The Class Action Fairness Act (“CAFA”), was enacted to make federal courts the primary venue for class action litigation. It did so by modifying the usual jurisdictional requirements of the diversity jurisdiction statute. Under CAFA, federal courts may exercise removal jurisdiction over state law class actions originally filed in state court so long as there is “minimal” rather than “complete” diversity, and the amount in controversy is greater than $5 million.

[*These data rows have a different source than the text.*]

## config.mk

```make
export PLATFORM = sky130hd
export DESIGN_NAME = greenhouse_climate_supervisor_unit_flat
export DESIGN_NICKNAME = d
export VERILOG_FILES = /design/src/rtl/gsup_pkg.sv /design/src/rtl/gsup_in_if.sv /design/src/rtl/gsup_out_if.sv /design/src/rtl/gsup_cfg_regs.sv /design/src/rtl/gsup_tick.sv /design/src/rtl/greenhouse_climate_supervisor_unit.sv /design/src/flat_wrapper.sv
export SDC_FILE = /design/constraint.sdc
export NUM_CORES = 1
export LEC_CHECK = 0
export ABC_AREA = 1
export CORE_ASPECT_RATIO = 0.7
export CORE_MARGIN = 2
export CORE_UTILIZATION = 60
export CTS_CLUSTER_SIZE = 20
export DETAILED_ROUTE_END_ITERATION = 7
export DONT_BUFFER_PORTS = 1
export GPL_TIMING_DRIVEN = 1
export PLACE_DENSITY = 0.75
export SLEW_MARGIN = 20
export SYNTH_ARGS = -nofsm -noshare
export SYNTH_HDL_FRONTEND = slang
export SYNTH_SLANG_ARGS = --single-unit
```

## constraint.sdc

```tcl
create_clock -name clk_i -period 3.9 [get_ports clk_i]
set_clock_uncertainty 0.05 [all_clocks]
set_input_delay 0.585 -clock clk_i [delete_from_list [all_inputs] [get_ports clk_i]]
set_output_delay 0.585 -clock clk_i [all_outputs]
set_load 0.005 [all_outputs]
```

Though the primary effect of CAFA’s enactment was a significant expansion of the types of claims federal courts may decide, the statute also prompted creative strategies employed by plaintiffs to evade federal jurisdiction. In response to these strategies, courts have had to weigh whether—and how much—to cut through pleading artifices or look beyond complaints’ “four corners.” In a recent case, Erie Ins. Exch. v. Erie Indemnity Co., the Third Circuit placed limits on this inquiry, validating a plaintiff’s jurisdictional evasion strategy. Erie concerned CAFA’s most basic jurisdictional prerequisite—whether the case was a “class action” in the first place. 

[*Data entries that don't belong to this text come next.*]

<file path="src/design/rsi_pkg.sv">
`timescale 1ns / 1ps
// ----------------------------------------------------------------------------
// rsi_pkg
// Shared widths, register indexes and controller/datapath bundles for the
// raster shape index block.
// ----------------------------------------------------------------------------
package rsi_pkg;

  // fixed field widths
  localparam int CELL_VALUE_W = 32;
  localparam int NUM_COLS_W   = 13;
  localparam int NUM_ROWS_W   = 16;
  localparam int EDGE_W       = 30;
  localparam int CELL_W       = 28;
  localparam int SHAPE_W      = 32;

  // configuration port
  localparam int CFG_INDEX_W = 2;
  localparam int CFG_DATA_W  = 16;

  localparam logic [CFG_INDEX_W-1:0] REG_NUM_COLS    = 2'd0;
  localparam logic [CFG_INDEX_W-1:0] REG_NUM_ROWS    = 2'd1;
  localparam logic [CFG_INDEX_W-1:0] REG_MASK_ENABLE = 2'd2;

  // per-cell edge increment, at most six
  localparam int EDGE_INC_W = 3;

  // ratio unit: q = isqrt(floor(2^28 * E^2 / C))
  localparam int SQ_W       = 2 * EDGE_W;
  localparam int SCALE_SH   = 28;
  localparam int NUM_W      = SQ_W + SCALE_SH;
  localparam int DIV_STEPS  = NUM_W;
  localparam int QUOT_W     = 64;
  localparam int ROOT_W     = QUOT_W / 2;
  localparam int ROOT_STEPS = ROOT_W;
  localparam int STEP_W     = $clog2(DIV_STEPS);

  typedef struct packed {
    logic load;        // latch cell, read line buffer
    logic calc;        // count edges, write line buffer
    logic square;      // square edge total, clear ratio unit
    logic div_step;    // one restoring divide step
    logic root_step;   // one square root digit
    logic result_load; // fill output register
  } rsi_cmd_t;

  typedef struct packed {
    logic win_last;  // current cell is the last of the window
    logic cell_zero; // finished window had no non-null, unmasked cell
  } rsi_status_t;

endpackage

</file>
<file path="src/design/rsi_ctrl.sv">
`timescale 1ns / 1ps
// ----------------------------------------------------------------------------
// rsi_ctrl
// Sequencer: cell intake, window close, divide and root steps, result hand-off.
// ----------------------------------------------------------------------------
module rsi_ctrl (
  input  logic                  clk,
  input  logic                  rst,
  input  logic                  in_valid,
  output logic                  in_ready,
  input  logic                  out_ready,
  output logic                  out_valid,
  output rsi_pkg::rsi_cmd_t     cmd,
  input  rsi_pkg::rsi_status_t  st
);

  typedef enum logic [2:0] {
    S_IDLE,
    S_CELL,
    S_SQR,
    S_DIV,
    S_ROOT,
    S_DONE
  } state_t;

  state_t                      state;
  logic [rsi_pkg::STEP_W-1:0]  step;
  logic                        out_free;

  assign in_ready = (state == S_IDLE);
  assign out_free = !out_valid || out_ready;

  always_comb begin
    cmd             = '0;
    cmd.load        = (state == S_IDLE) && in_valid;
    cmd.calc        = (state == S_CELL);
    cmd.square      = (state == S_SQR);
    cmd.div_step    = (state == S_DIV);
    cmd.root_step   = (state == S_ROOT);
    cmd.result_load = (state == S_DONE) && out_free;
  end

  always_ff @(posedge clk) begin
    if (rst) begin
      state     <= S_IDLE;
      step      <= '0;
      out_valid <= 1'b0;
    end else begin
      if (cmd.result_load) begin
        out_valid <= 1'b1;
      end else if (out_ready) begin
        out_valid <= 1'b0;
      end

      unique case (state)
        S_IDLE: begin
          if (in_valid) begin
            state <= S_CELL;
          end
        end
        S_CELL: begin
          state <= st.win_last ? S_SQR : S_IDLE;
        end
        S_SQR: begin
          if (st.cell_zero) begin
            state <= S_DONE;
          end else begin
            step  <= rsi_pkg::STEP_W'(rsi_pkg::DIV_STEPS - 1);
            state <= S_DIV;
          end
        end
        S_DIV: begin
          if (step == '0) begin
            step  <= rsi_pkg::STEP_W'(rsi_pkg::ROOT_STEPS - 1);
            state <= S_ROOT;
          end else begin
            step <= step - rsi_pkg::STEP_W'(1);
          end
        end
        S_ROOT: begin
          if (step == '0) begin
            state <= S_DONE;
          end else begin
            step <= step - rsi_pkg::STEP_W'(1);
          end
        end
        S_DONE: begin
          if (out_free) begin
            state <= S_IDLE;
          end
        end
        default: begin
          state <= S_IDLE;
        end
      endcase
    end
  end

endmodule

</file>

The plaintiffs in Erie initially filed a class action under Pennsylvania’s version of Fed. R. Civ. P. 23. After the defendant removed to federal court, the plaintiffs voluntarily dismissed their case under Fed. R. Civ. P. 41, then filed a nearly identical case in state court shortly thereafter. Their second complaint, however, was styled under a different state rule—one that allows suits by an association in the name of its members as trustees ad litem. Though the second case was not formally a class action, the defendant once again removed to federal court on the theory that it was one in substance

The Third Circuit explained first that the newly-filed case was “not a class action as that term is defined in CAFA”—a civil action filed under Fed. R. Civ. P. 23 or a “similar State statute or rule of judicial procedure authorizing an action to be brought by 1 or more representative persons as a class action.” It then explained that it would not look outside the four corners of the plaintiff’s complaint because doing so is only proper to assess “factual predicates, not legal requirements.” Notwithstanding the peculiar procedural history of the plaintiff’s suit—which involved voluntary dismissal followed by re-filing—the Court explained: “[s]earch as it must, there are no facts beyond the Complaint that could alter our conclusion that the relevant state rules are dissimilar to Rule 23 and that this case therefore falls beyond the scope of CAFA jurisdiction.”

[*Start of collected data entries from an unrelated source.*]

**src/sfl_pkg.sv**
```systemverilog
`default_nettype none
package sfl_pkg;

  localparam logic [1:0] MODE_NEGATIVE  = 2'd0;
  localparam logic [1:0] MODE_BLUR      = 2'd1;
  localparam logic [1:0] MODE_LAPLACIAN = 2'd2;
  localparam logic [1:0] MODE_SHARPEN   = 2'd3;

  localparam logic [1:0] REG_MODE   = 2'd0;
  localparam logic [1:0] REG_WIDTH  = 2'd1;
  localparam logic [1:0] REG_HEIGHT = 2'd2;
  localparam logic [1:0] REG_MAXVAL = 2'd3;

  localparam int SUM_W = 12;

  typedef struct packed {
    logic capture;
    logic read;
    logic update;
    logic calc;
    logic div_step;
    logic out_load;
  } sfl_cmd_t;

  typedef struct packed {
    logic ignore;
    logic active;
    logic use_div;
    logic div_done;
    logic out_free;
  } sfl_status_t;

endpackage
`default_nettype wire

```
**src/sfl_ctrl.sv**
```systemverilog
`default_nettype none
module sfl_ctrl
  import sfl_pkg::*;
(
  input  wire logic  clk,
  input  wire logic  rst_n,
  input  wire logic  in_valid,
  output logic       in_ready,
  input  sfl_status_t status,
  output sfl_cmd_t   cmd
);

  localparam logic [2:0] S_IDLE = 3'd0;
  localparam logic [2:0] S_READ = 3'd1;
  localparam logic [2:0] S_UPD  = 3'd2;
  localparam logic [2:0] S_CALC = 3'd3;
  localparam logic [2:0] S_DIV  = 3'd4;
  localparam logic [2:0] S_OUT  = 3'd5;

  logic [2:0] state_r, state_nxt;

  assign in_ready = (state_r == S_IDLE);

  always_comb begin
    state_nxt = state_r;
    cmd = '0;
    unique case (state_r)
      S_IDLE: begin
        cmd.capture = in_valid;
        if (in_valid) state_nxt = S_READ;
      end
      S_READ: begin
        cmd.read = 1'b1;
        state_nxt = S_UPD;
      end
      S_UPD: begin
        if (status.ignore) begin
          state_nxt = S_IDLE;
        end else begin
          cmd.update = 1'b1;
          state_nxt = S_CALC;
        end
      end
      S_CALC: begin
        if (!status.active) begin
          state_nxt = S_IDLE;
        end else begin
          cmd.calc = 1'b1;
          state_nxt = status.use_div ? S_DIV : S_OUT;
        end
      end
      S_DIV: begin
        cmd.div_step = 1'b1;
        if (status.div_done) state_nxt = S_OUT;
      end
      S_OUT: begin
        if (status.out_free) begin
          cmd.out_load = 1'b1;
          state_nxt = S_IDLE;
        end
      end
      default: state_nxt = S_IDLE;
    endcase
  end

  always_ff @(posedge clk) begin
    if (!rst_n) state_r <= S_IDLE;
    else state_r <= state_nxt;
  end

endmodule
`default_nettype wire

```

In an earlier case, Rodriguez v. AT&T Mobility Servs. LLC, the Ninth Circuit endorsed a closer scrutiny of creative pleading artifices designed to evade CAFA jurisdiction. There, the plaintiff filed a putative class action in California state court. Seeking to evade federal court, the plaintiff affirmatively argued that the amount in controversy did not exceed $5 million and purported to “waive seeking more than five million dollars . . . regarding the aggregate amount in controversy for the class claims alleged.” The defendant countered with several sworn declarations stating that the amount in controversy could not be less than roughly $5.5 million, and was likely much larger. The district court sided with the plaintiff and remanded. But shortly thereafter, the Supreme Court, in a different case—Standard Fire Ins. Co. v. Knowles, issued a decision neutralizing the exact move the plaintiff made. The Ninth Circuit followed the intervening Supreme Court decision, reversed the district court’s order, and directed it to further consider the jurisdictional minimum. In doing so, the Ninth Circuit made clear the district court was to apply a preponderance standard, not the heightened legal certainty standard plaintiffs advocated. Relatedly, the Ninth Circuit clarified that the district court was not necessarily constrained to the “four corners” of the complaint in making its determination.

The Erie court distinguished Rodriguez by emphasizing the particular jurisdictional prerequisite at issue. An amount-in-controversy dispute, it explained, is a dispute over a “factual predicate,” and it is therefore appropriate for a court to look beyond a complaint’s “four corners” to resolve it.   

It remains to be seen whether these decisions are more accurately explained by, on the one hand, a distinction between formalism and flexibility or, on the other hand, a distinction premised on whether a jurisdictional question is fact-bound or purely legal. But it is likely that these distinctions may be further developed through future cases in which plaintiffs employ creative strategies to avoid federal court jurisdiction under CAFA.